(Dataset extract Opens)

===== config.mk =====
export PLATFORM = sky130hd
export DESIGN_NAME = misr_sig_ctrl
export DESIGN_NICKNAME = d
export VERILOG_FILES = /design/src/rtl/misr_sig_ctrl.sv
export SDC_FILE = /design/constraint.sdc
export NUM_CORES = 1
export LEC_CHECK = 0
export CAP_MARGIN = 20
export CORE_MARGIN = 8
export CORE_UTILIZATION = 47
export CTS_BUF_LIST = sky130_fd_sc_hd__clkbuf_16
export CTS_CLUSTER_SIZE = 10
export DETAILED_ROUTE_END_ITERATION = 8
export PLACE_DENSITY = 0.84
export SLEW_MARGIN = 40
export SYNTH_ARGS = -nofsm -noshare
export SYNTH_HDL_FRONTEND = slang
export SYNTH_SLANG_ARGS = --single-unit

===== constraint.sdc =====
create_clock -name CLK -period 1.8 [get_ports CLK]
set_input_delay 0.36 -clock CLK [delete_from_list [all_inputs] [get_ports CLK]]
set_output_delay 0.36 -clock CLK [all_outputs]
set_load 0.005 [all_outputs]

(Dataset extract Closes)

• **What the task asks**: Starting with the line that contains "export PLACE_DENSITY = 0.84", return each line through the last one of the data above, exactly as written and nothing more.

• **Result**:
export PLACE_DENSITY = 0.84
export SLEW_MARGIN = 40
export SYNTH_ARGS = -nofsm -noshare
export SYNTH_HDL_FRONTEND = slang
export SYNTH_SLANG_ARGS = --single-unit

===== constraint.sdc =====
create_clock -name CLK -period 1.8 [get_ports CLK]
set_input_delay 0.36 -clock CLK [delete_from_list [all_inputs] [get_ports CLK]]
set_output_delay 0.36 -clock CLK [all_outputs]
set_load 0.005 [all_outputs]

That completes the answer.